--- Work request ---
Using the records below, transcribe word for word the stretch from the line that contains "logic signed [LON_W-1:0] longitude;" through the line that contains "logic signed [LAT_W-1:0] projected_latitude;", both end lines included, and nothing else.

--- Data excerpts ---

File: src/tle_pkg.sv
package tle_pkg;

  localparam int TIME_BITS = 32;
  localparam int FRAC_BITS = 16;
  localparam int CFG_W     = 16;
  localparam int LAT_W     = 31;
  localparam int LON_W     = 32;
  localparam int ALT_W     = 18;
  localparam int POS_W     = 32;

  localparam logic [CFG_W-1:0] MAX_EXT_RESET = CFG_W'(10000);

  // quotient = min(since, limit) * 2^FRAC_BITS / delta
  localparam int QUOT_W     = CFG_W + FRAC_BITS;
  localparam int DIV_CNT_W  = $clog2(QUOT_W);
  localparam logic [DIV_CNT_W-1:0] DIV_LAST = DIV_CNT_W'(QUOT_W - 1);

  localparam int MAG_W  = POS_W;
  localparam int PROD_W = MAG_W + QUOT_W;
  localparam int RND_W  = PROD_W - FRAC_BITS + 1;

  localparam int STEP_CLAMP_LOG = 40;
  localparam int STEP_W         = STEP_CLAMP_LOG + 1;
  localparam logic [STEP_W-1:0] STEP_CLAMP = {1'b1, {STEP_CLAMP_LOG{1'b0}}};

  localparam int SUM_W = STEP_W + 1;

  localparam logic signed [SUM_W-1:0] LAT_MIN = SUM_W'(-900000000);
  localparam logic signed [SUM_W-1:0] LAT_MAX = SUM_W'(900000000);
  localparam logic signed [SUM_W-1:0] LON_MIN = SUM_W'(-1800000000);
  localparam logic signed [SUM_W-1:0] LON_MAX = SUM_W'(1800000000);
  localparam logic signed [SUM_W-1:0] ALT_MIN = SUM_W'(-2000);
  localparam logic signed [SUM_W-1:0] ALT_MAX = SUM_W'(100000);

  typedef enum logic [2:0] {
    ST_IDLE,
    ST_PREP,
    ST_DIV,
    ST_DIFF,
    ST_MUL,
    ST_STEP,
    ST_ADD,
    ST_OUT
  } state_t;

  typedef enum logic [1:0] {
    COMP_LAT,
    COMP_LON,
    COMP_ALT
  } comp_t;

  typedef struct packed {
    logic  accept;
    logic  prep;
    logic  div_step;
    logic  diff;
    logic  mul;
    logic  step;
    logic  add;
    logic  out_load;
    comp_t comp;
  } ctrl_cmd_t;

  typedef struct packed {
    logic proj_ok;
    logic out_busy;
  } dp_status_t;

endpackage

File: src/tle_cfg_if.sv
interface tle_cfg_if import tle_pkg::*; ();
  logic             valid;
  logic             ready;
  logic [CFG_W-1:0] data;

  modport source (output valid, output data, input ready);
  modport sink (input valid, input data, output ready);
endinterface

File: src/tle_in_if.sv
interface tle_in_if import tle_pkg::*; ();
  logic                    valid;
  logic                    ready;
  logic [TIME_BITS-1:0]    sample_time_ms;
  logic signed [LAT_W-1:0] latitude;
  logic signed [LON_W-1:0] longitude;
  logic signed [ALT_W-1:0] altitude_ft;

  modport source (output valid, output sample_time_ms, output latitude,
                  output longitude, output altitude_ft, input ready);
  modport sink (input valid, input sample_time_ms, input latitude,
                input longitude, input altitude_ft, output ready);
endinterface

File: src/tle_out_if.sv
interface tle_out_if import tle_pkg::*; ();
  logic                    valid;
  logic                    ready;
  logic signed [LAT_W-1:0] projected_latitude;
  logic signed [LON_W-1:0] projected_longitude;
  logic signed [ALT_W-1:0] projected_altitude_ft;
  logic                    sample_was_new;
  logic                    projection_applied;

  modport source (output valid, output projected_latitude, output projected_longitude,
                  output projected_altitude_ft, output sample_was_new,
                  output projection_applied, input ready);
  modport sink (input valid, input projected_latitude, input projected_longitude,
                input projected_altitude_ft, input sample_was_new,
                input projection_applied, output ready);
endinterface

File: src/tle_ctrl.sv
module tle_ctrl import tle_pkg::*; (
  input  logic       clk,
  input  logic       rst,
  input  logic       in_valid,
  input  dp_status_t status,
  output ctrl_cmd_t  cmd
);

  state_t               state;
  state_t               state_next;
  logic [DIV_CNT_W-1:0] div_cnt;
  comp_t                comp;
  comp_t                comp_succ;

  always_comb begin
    unique case (comp)
      COMP_LAT: comp_succ = COMP_LON;
      COMP_LON: comp_succ = COMP_ALT;
      default:  comp_succ = COMP_LAT;
    endcase
  end

  always_comb begin
    state_next = state;
    unique case (state)
      ST_IDLE: if (in_valid) state_next = ST_PREP;
      ST_PREP: state_next = status.proj_ok ? ST_DIV : ST_DIFF;
      ST_DIV:  if (div_cnt == DIV_LAST) state_next = ST_DIFF;
      ST_DIFF: state_next = ST_MUL;
      ST_MUL:  state_next = ST_STEP;
      ST_STEP: state_next = ST_ADD;
      ST_ADD:  state_next = (comp == COMP_ALT) ? ST_OUT : ST_DIFF;
      ST_OUT:  if (!status.out_busy) state_next = ST_IDLE;
      default: state_next = ST_IDLE;
    endcase
  end

  always_comb begin
    cmd      = '0;
    cmd.comp = comp;
    unique case (state)
      ST_IDLE: cmd.accept   = 1'b1;
      ST_PREP: cmd.prep     = 1'b1;
      ST_DIV:  cmd.div_step = 1'b1;
      ST_DIFF: cmd.diff     = 1'b1;
      ST_MUL:  cmd.mul      = 1'b1;
      ST_STEP: cmd.step     = 1'b1;
      ST_ADD:  cmd.add      = 1'b1;
      ST_OUT:  cmd.out_load = !status.out_busy;
      default: cmd.accept   = 1'b0;
    endcase
  end

  always_ff @(posedge clk) begin
    if (rst) begin
      state   <= ST_IDLE;
      div_cnt <= '0;
      comp    <= COMP_LAT;
    end else begin
      state <= state_next;
      if (state == ST_PREP) begin
        div_cnt <= '0;
        comp    <= COMP_LAT;
      end else begin
        if (state == ST_DIV) div_cnt <= div_cnt + 1'b1;
        if (state == ST_ADD) comp <= comp_succ;
      end
    end
  end

endmodule

File: src/tle_dp.sv
module tle_dp import tle_pkg::*; (
  input  logic        clk,
  input  logic        rst,
  input  ctrl_cmd_t   cmd,
  output dp_status_t  status,
  tle_cfg_if.sink     cfg,
  tle_in_if.sink      sample,
  tle_out_if.source   result
);

  logic [CFG_W-1:0] max_ext;

  logic signed [POS_W-1:0] newest_lat, newest_lon, older_lat, older_lon;
  logic signed [ALT_W-1:0] newest_alt, older_alt;
  logic [TIME_BITS-1:0]    newest_time, older_time, now_time;
  logic                    newest_valid, older_valid;
  logic                    is_new_r;

  logic [TIME_BITS-1:0] rem;
  logic [QUOT_W-1:0]    quot;
  logic [MAG_W-1:0]     mag;
  logic                 neg;
  logic [PROD_W-1:0]    prod;
  logic [STEP_W-1:0]    step;

  logic signed [LAT_W-1:0] res_lat;
  logic signed [LON_W-1:0] res_lon;
  logic signed [ALT_W-1:0] res_alt;

  logic                    fire;
  logic signed [POS_W-1:0] in_lat, in_lon;
  logic                    is_new;
  logic [TIME_BITS-1:0]    delta, since;
  logic [CFG_W-1:0]        ext;
  logic [TIME_BITS:0]      rem_sh, rem_sub;
  logic signed [POS_W-1:0] cur, old;
  logic signed [POS_W:0]   diff;
  logic [RND_W-1:0]        step_rnd;
  logic signed [SUM_W-1:0] cur_ext, step_s, sum, lo, hi, sat;

  assign cfg.ready    = 1'b1;
  assign sample.ready = cmd.accept;
  assign fire         = sample.valid && cmd.accept;

  assign in_lat = POS_W'(sample.latitude);
  assign in_lon = POS_W'(sample.longitude);
  assign is_new = !newest_valid || in_lat != newest_lat || in_lon != newest_lon
               || sample.altitude_ft != newest_alt;

  assign delta = newest_time - older_time;
  assign since = now_time - newest_time;
  assign ext   = (since < TIME_BITS'(max_ext)) ? since[CFG_W-1:0] : max_ext;

  assign status.proj_ok  = older_valid && (delta != '0);
  assign status.out_busy = result.valid && !result.ready;

  // restoring divider, one quotient bit per beat of the step command
  assign rem_sh  = {rem, quot[QUOT_W-1]};
  assign rem_sub = rem_sh - {1'b0, delta};

  always_comb begin
    case (cmd.comp)
      COMP_LAT: begin
        cur = newest_lat;
        old = older_lat;
        lo  = LAT_MIN;
        hi  = LAT_MAX;
      end
      COMP_LON: begin
        cur = newest_lon;
        old = older_lon;
        lo  = LON_MIN;
        hi  = LON_MAX;
      end
      default: begin
        cur = POS_W'(newest_alt);
        old = POS_W'(older_alt);
        lo  = ALT_MIN;
        hi  = ALT_MAX;
      end
    endcase
  end

  assign diff     = (POS_W + 1)'(cur) - (POS_W + 1)'(old);
  // round half away from zero on the magnitude
  assign step_rnd = {1'b0, prod[PROD_W-1:FRAC_BITS]} + RND_W'(prod[FRAC_BITS-1]);

  assign cur_ext = SUM_W'(cur);
  assign step_s  = $signed({1'b0, step});
  assign sum     = neg ? cur_ext - step_s : cur_ext + step_s;
  assign sat     = (sum < lo) ? lo : ((sum > hi) ? hi : sum);

  always_ff @(posedge clk) begin
    if (rst) begin
      max_ext      <= MAX_EXT_RESET;
      newest_valid <= 1'b0;
      older_valid  <= 1'b0;
      result.valid <= 1'b0;
    end else begin
      if (cfg.valid) max_ext <= cfg.data;
      if (fire && is_new) begin
        newest_valid <= 1'b1;
        if (newest_valid) older_valid <= 1'b1;
      end
      if (cmd.out_load) result.valid <= 1'b1;
      else if (result.ready) result.valid <= 1'b0;
    end
  end

  always_ff @(posedge clk) begin
    if (fire) begin
      now_time <= sample.sample_time_ms;
      is_new_r <= is_new;
      if (is_new) begin
        older_lat   <= newest_lat;
        older_lon   <= newest_lon;
        older_alt   <= newest_alt;
        older_time  <= newest_time;
        newest_lat  <= in_lat;
        newest_lon  <= in_lon;
        newest_alt  <= sample.altitude_ft;
        newest_time <= sample.sample_time_ms;
      end
    end

    if (cmd.prep) begin
      rem  <= '0;
      quot <= {ext, {FRAC_BITS{1'b0}}};
    end else if (cmd.div_step) begin
      if (!rem_sub[TIME_BITS]) begin
        rem  <= rem_sub[TIME_BITS-1:0];
        quot <= {quot[QUOT_W-2:0], 1'b1};
      end else begin
        rem  <= rem_sh[TIME_BITS-1:0];
        quot <= {quot[QUOT_W-2:0], 1'b0};
      end
    end

    if (cmd.diff) begin
      neg <= diff[POS_W];
      mag <= diff[POS_W] ? MAG_W'(-diff) : MAG_W'(diff);
    end

    if (cmd.mul) prod <= mag * quot;

    if (cmd.step) begin
      if (!status.proj_ok) step <= '0;
      else if (step_rnd > RND_W'(STEP_CLAMP)) step <= STEP_CLAMP;
      else step <= step_rnd[STEP_W-1:0];
    end

    if (cmd.add) begin
      case (cmd.comp)
        COMP_LAT: res_lat <= sat[LAT_W-1:0];
        COMP_LON: res_lon <= sat[LON_W-1:0];
        default:  res_alt <= sat[ALT_W-1:0];
      endcase
    end

    if (cmd.out_load) begin
      result.projected_latitude    <= res_lat;
      result.projected_longitude   <= res_lon;
      result.projected_altitude_ft <= res_alt;
      result.sample_was_new        <= is_new_r;
      result.projection_applied    <= status.proj_ok;
    end
  end

endmodule

File: src/track_linear_extrapolator.sv
// An accepted report passes through PREP, the serial divider (DIV, skipped when no
// projection applies), then DIFF, MUL, STEP and ADD for each component, and OUT.
// No new report is taken until the last one has left OUT, which waits while the output
// is stalled; the serial divider, one quotient bit per cycle, is the longest part.
// A finished result waits in the output register while the next report is taken.
// Reset (rst, synchronous) clears both samples and sets the limit to 10000 ms.
module track_linear_extrapolator import tle_pkg::*; (
  input  logic      clk,
  input  logic      rst,
  tle_cfg_if.sink   cfg,
  tle_in_if.sink    sample,
  tle_out_if.source result
);

  ctrl_cmd_t  cmd;
  dp_status_t status;

  tle_ctrl u_ctrl (
    .clk      (clk),
    .rst      (rst),
    .in_valid (sample.valid),
    .status   (status),
    .cmd      (cmd)
  );

  tle_dp u_dp (
    .clk    (clk),
    .rst    (rst),
    .cmd    (cmd),
    .status (status),
    .cfg    (cfg),
    .sample (sample),
    .result (result)
  );

endmodule

File: src/flat_wrapper.sv
// flat-port wrapper written by rule: the top's interface ports become plain ports
module track_linear_extrapolator_flat import tle_pkg::*;
  (clk, rst, cfg_valid, cfg_data, cfg_ready, sample_valid, sample_sample_time_ms, sample_latitude, sample_longitude, sample_altitude_ft, sample_ready, result_valid, result_projected_latitude, result_projected_longitude, result_projected_altitude_ft, result_sample_was_new, result_projection_applied, result_ready);
  tle_cfg_if cfg_i ();
  tle_in_if sample_i ();
  tle_out_if result_i ();
  input  logic clk;
  input  logic rst;
  input wire logic [$bits(cfg_i.valid)-1:0] cfg_valid;
  input wire logic [$bits(cfg_i.data)-1:0] cfg_data;
  output wire logic [$bits(cfg_i.ready)-1:0] cfg_ready;
  input wire logic [$bits(sample_i.valid)-1:0] sample_valid;
  input wire logic [$bits(sample_i.sample_time_ms)-1:0] sample_sample_time_ms;
  input wire logic [$bits(sample_i.latitude)-1:0] sample_latitude;
  input wire logic [$bits(sample_i.longitude)-1:0] sample_longitude;
  input wire logic [$bits(sample_i.altitude_ft)-1:0] sample_altitude_ft;
  output wire logic [$bits(sample_i.ready)-1:0] sample_ready;
  output wire logic [$bits(result_i.valid)-1:0] result_valid;
  output wire logic [$bits(result_i.projected_latitude)-1:0] result_projected_latitude;
  output wire logic [$bits(result_i.projected_longitude)-1:0] result_projected_longitude;
  output wire logic [$bits(result_i.projected_altitude_ft)-1:0] result_projected_altitude_ft;
  output wire logic [$bits(result_i.sample_was_new)-1:0] result_sample_was_new;
  output wire logic [$bits(result_i.projection_applied)-1:0] result_projection_applied;
  input wire logic [$bits(result_i.ready)-1:0] result_ready;
  assign cfg_i.valid = cfg_valid;
  assign cfg_i.data = cfg_data;
  assign cfg_ready = cfg_i.ready;
  assign sample_i.valid = sample_valid;
  assign sample_i.sample_time_ms = sample_sample_time_ms;
  assign sample_i.latitude = sample_latitude;
  assign sample_i.longitude = sample_longitude;
  assign sample_i.altitude_ft = sample_altitude_ft;
  assign sample_ready = sample_i.ready;
  assign result_valid = result_i.valid;
  assign result_projected_latitude = result_i.projected_latitude;
  assign result_projected_longitude = result_i.projected_longitude;
  assign result_projected_altitude_ft = result_i.projected_altitude_ft;
  assign result_sample_was_new = result_i.sample_was_new;
  assign result_projection_applied = result_i.projection_applied;
  assign result_i.ready = result_ready;
  track_linear_extrapolator u_core (.clk(clk), .rst(rst), .cfg(cfg_i), .sample(sample_i), .result(result_i));
endmodule
File: config.mk
export PLATFORM = sky130hd
export DESIGN_NAME = track_linear_extrapolator_flat
export DESIGN_NICKNAME = d
export VERILOG_FILES = /design/src/tle_pkg.sv /design/src/tle_cfg_if.sv /design/src/tle_in_if.sv /design/src/tle_out_if.sv /design/src/tle_ctrl.sv /design/src/tle_dp.sv /design/src/track_linear_extrapolator.sv /design/src/flat_wrapper.sv
export SDC_FILE = /design/constraint.sdc
export NUM_CORES = 2
export LEC_CHECK = 0
export BUFFER_PORTS_ARGS = -buffer_cell sky130_fd_sc_hd__buf_2
export CORE_AREA = 2 2 330 332
export CTS_CLUSTER_DIAMETER = 150
export DETAILED_ROUTE_END_ITERATION = 10
export DIE_AREA = 0 0 332 334
export PLACE_DENSITY = 0.9
export SLEW_MARGIN = 20
export SYNTH_ARGS = -nofsm -noshare
export SYNTH_HDL_FRONTEND = slang
export SYNTH_SLANG_ARGS = --single-unit
File: constraint.sdc
create_clock -name clk -period 12 [get_ports clk]
set_input_delay 2.4 -clock clk [delete_from_list [all_inputs] [get_ports clk]]
set_output_delay 2.4 -clock clk [all_outputs]
set_load 0.005 [all_outputs]
==> results.txt <==
Sequential elements use 26.59% of the synthesized area. In the synthesized netlist the dominant register cell turns out to be edfxtp_1. When the netlist entered floorplanning its net count stood at 8,567.

Across the run, the number of max-cap violations was 0. Setup violations remaining at the end of the flow were counted as 0. Gates resized during post-CTS repair numbered 0.

The tools report the tightest hold margin as 0.4121 ns. The count of pins over their slew limit is 0. The critical path is of the flip-flop to flip-flop type.

Peak clock frequency supported by timing: 0.1059 GHz. The shortest clock period the worst path allows after layout was 9.442 ns; the via count normalized by instance count was 6.198. By instance count, the cell type seen most on the critical path is fa_1. The top cell type by area accounts for 26.01% of the synthesized area.

For this configuration, the core starts out at a cell density of 64.27%. Measured along the y axis, the die boundary spans 334 um. The synthesized netlist contains 100 unique library cells. The worst setup path is launched from a flip-flop. The number of warning messages in the yosys log was 0; the number of enable flip-flop cells after synthesis was 562. The floorplan step defined a core boundary enclosing 0.1078 sq mm. TritonCTS built the clock tree.

The fraction of final layout cells sized beyond drive strength 1 was 6.784%; the simple-gate share of the synthesized area was 15.35%. The slowest cell on the critical path is edfxtp_1. After synthesis, the share of cell area in mux cells is 1.607%. The clock buffer count from CTS is 69, and the number of port buffers is 218. The worst setup path is captured at a flip-flop. The final route contains 53.19k vias.

On the worst path, the slowest cell contributes a delay of 0.92 ns. The detail route stage leaves a number of antenna-violating nets equal to 0. The number of antenna violations at the first check in global routing was 2; the flip-flop and latch count after synthesis was 639.

The combinational family with the most area after synthesis is adder cells. The worst min-delay path class was flip-flop to flip-flop. Adding up every negative setup slack in the final design gives 0 ns.

By instance count, the leading cell after synthesis is inv_1. The synthesized netlist occupies a cell area of 0.06927 sq mm. The number of design rule violations left after detail routing was 0. Setup slack on the critical path of the routed design comes to 2.558 ns. The worst-skew pair later-pin latency was 0.67 ns.

Compared with the post-synthesis result, the final layout area differs by 6.858%. The via count of the first global-routing pass was 56.25k; the row count was 121. The detailed router finished its first iteration with 5,509 violations.

The placer's final routability congestion estimate was 0.9812. The share of the synthesized area in compound gates (AO/OA/AOI/OAI) is 9.768%. The family with the most delay on the worst path was adder cells.

By area the synthesized netlist is led by fa_1 (26%), edfxtp_1 (24%), ha_1 (8.9%). Of all nets on the critical path, the largest fanout is 19. The run finished with clean final reports.

The die covers 0.1109 sq mm. For the pin with the worst max-slew slack, the measured transition is 1.181 ns. The total global-route track usage was 34.50%; the number of failing hold endpoints at the final stage was 0.

Clock tree synthesis found a total of 639 sinks. The critical path buffer and inverter count was 5. The commonest cells after synthesis are inv_1 (1,095), fa_1 (900), nand2_1 (705).

The clock transition at the registers of the reported paths is 0.06 ns, and the final-stage net count is 8,633. The die is 332 um wide. The total wire length after detailed routing came out at 189.1 mm.

After legalization and detailed placement, the total HPWL measured 143.1 mm. Of the total synthesized cell area, the portion taken by full adders, half adders and majority gates is 34.88%. In the final routed layout, each cell accounts on average for 22.04 um. For the total grt overflow, the log shows 0.

The logs give 3 for the buffer depth of the longest clock path and 8 for the iteration count of the initial detailed-routing pass. The mean cell area of the mapped netlist is 9.837 sq um. The number of setup buffers added after CTS is 0. The worst endpoint data arrival time came out at 9.79 ns. The tools report the clock tree root driver cell as clkbuf_16.

Summing the areas of all xor and xnor instances in the mapped netlist gives 4.131% of the synthesized area. The clock tree synthesis step divided the H-tree into 3 levels. Headroom to the max-slew limit came out at 20.44%. The final critical path takes up 78.68% of the cycle.

In the synthesized netlist the async set-or-reset flop fraction comes to 0%. For this design the top-level I/O count stands at 220. Counting every instance in the synthesized netlist gives 7,042. At the worst endpoint, the required time is 12.35 ns.

Setup repair after global routing left no endpoint under its margin. Worst setup skew after layout: 0.05531 ns. The tools report the number of buffers added to fix hold violations after cts as 0.

The first global-routing pass estimated 299.6 mm of wire. Timing analysis after detailed placement gives a worst setup slack of 2.846 ns. The most area-hungry cell type in the Yosys netlist was fa_1. Entering global routing, the biggest net connects 86 pins.
routing by layer:
metal	vias up	wire, um	global-route usage (%)
met5	-	0	0
met4	0	15030	24.03
met3	892	17790	6.210
met2	3207	91000	57.53
met1	25890	65290	40.78
li1	23200	-	-
cell usage in the layout (no fill, tap or decap), types with 20 or more instances in the layout:
| cell | count |
|---|---|
| a211oi_1 | 34 |
| a21o_1 | 120 |
| a21oi_1 | 326 |
| a31oi_1 | 35 |
| and2_1 | 626 |
| and3_1 | 40 |
| buf_2 | 218 |
| buf_4 | 86 |
| clkbuf_16 | 69 |
| dfxtp_1 | 75 |
| edfxtp_1 | 562 |
| fa_1 | 900 |
| ha_1 | 491 |
| inv_1 | 1095 |
| mux2i_1 | 91 |
| nand2_1 | 705 |
| nand2b_1 | 24 |
| nand3_1 | 89 |
| nand4_1 | 60 |
| nor2_1 | 306 |
| nor2b_1 | 35 |
| nor3_1 | 77 |
| nor4_1 | 42 |
| o211ai_1 | 21 |
| o21a_1 | 44 |
| o21ai_0 | 218 |
| o21ai_1 | 25 |
| o21bai_1 | 32 |
| o22ai_1 | 20 |
| xnor2_1 | 185 |
| xor2_1 | 137 |
metrics by stage:
step           utilization [%]  std cells  area, sq um
3_3_place_gp             66.48       8449        71660
2_1_floorplan                -       7042        69270
6_report                 68.67       8582        74020
3_5_place_dp             66.48       8449        71660
5_1_grt                  68.67       8579        74020
4_1_cts                  68.62       8576        73970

--- Written answer ---
  logic signed [LON_W-1:0] longitude;
  logic signed [ALT_W-1:0] altitude_ft;

  modport source (output valid, output sample_time_ms, output latitude,
                  output longitude, output altitude_ft, input ready);
  modport sink (input valid, input sample_time_ms, input latitude,
                input longitude, input altitude_ft, output ready);
endinterface

File: src/tle_out_if.sv
interface tle_out_if import tle_pkg::*; ();
  logic                    valid;
  logic                    ready;
  logic signed [LAT_W-1:0] projected_latitude;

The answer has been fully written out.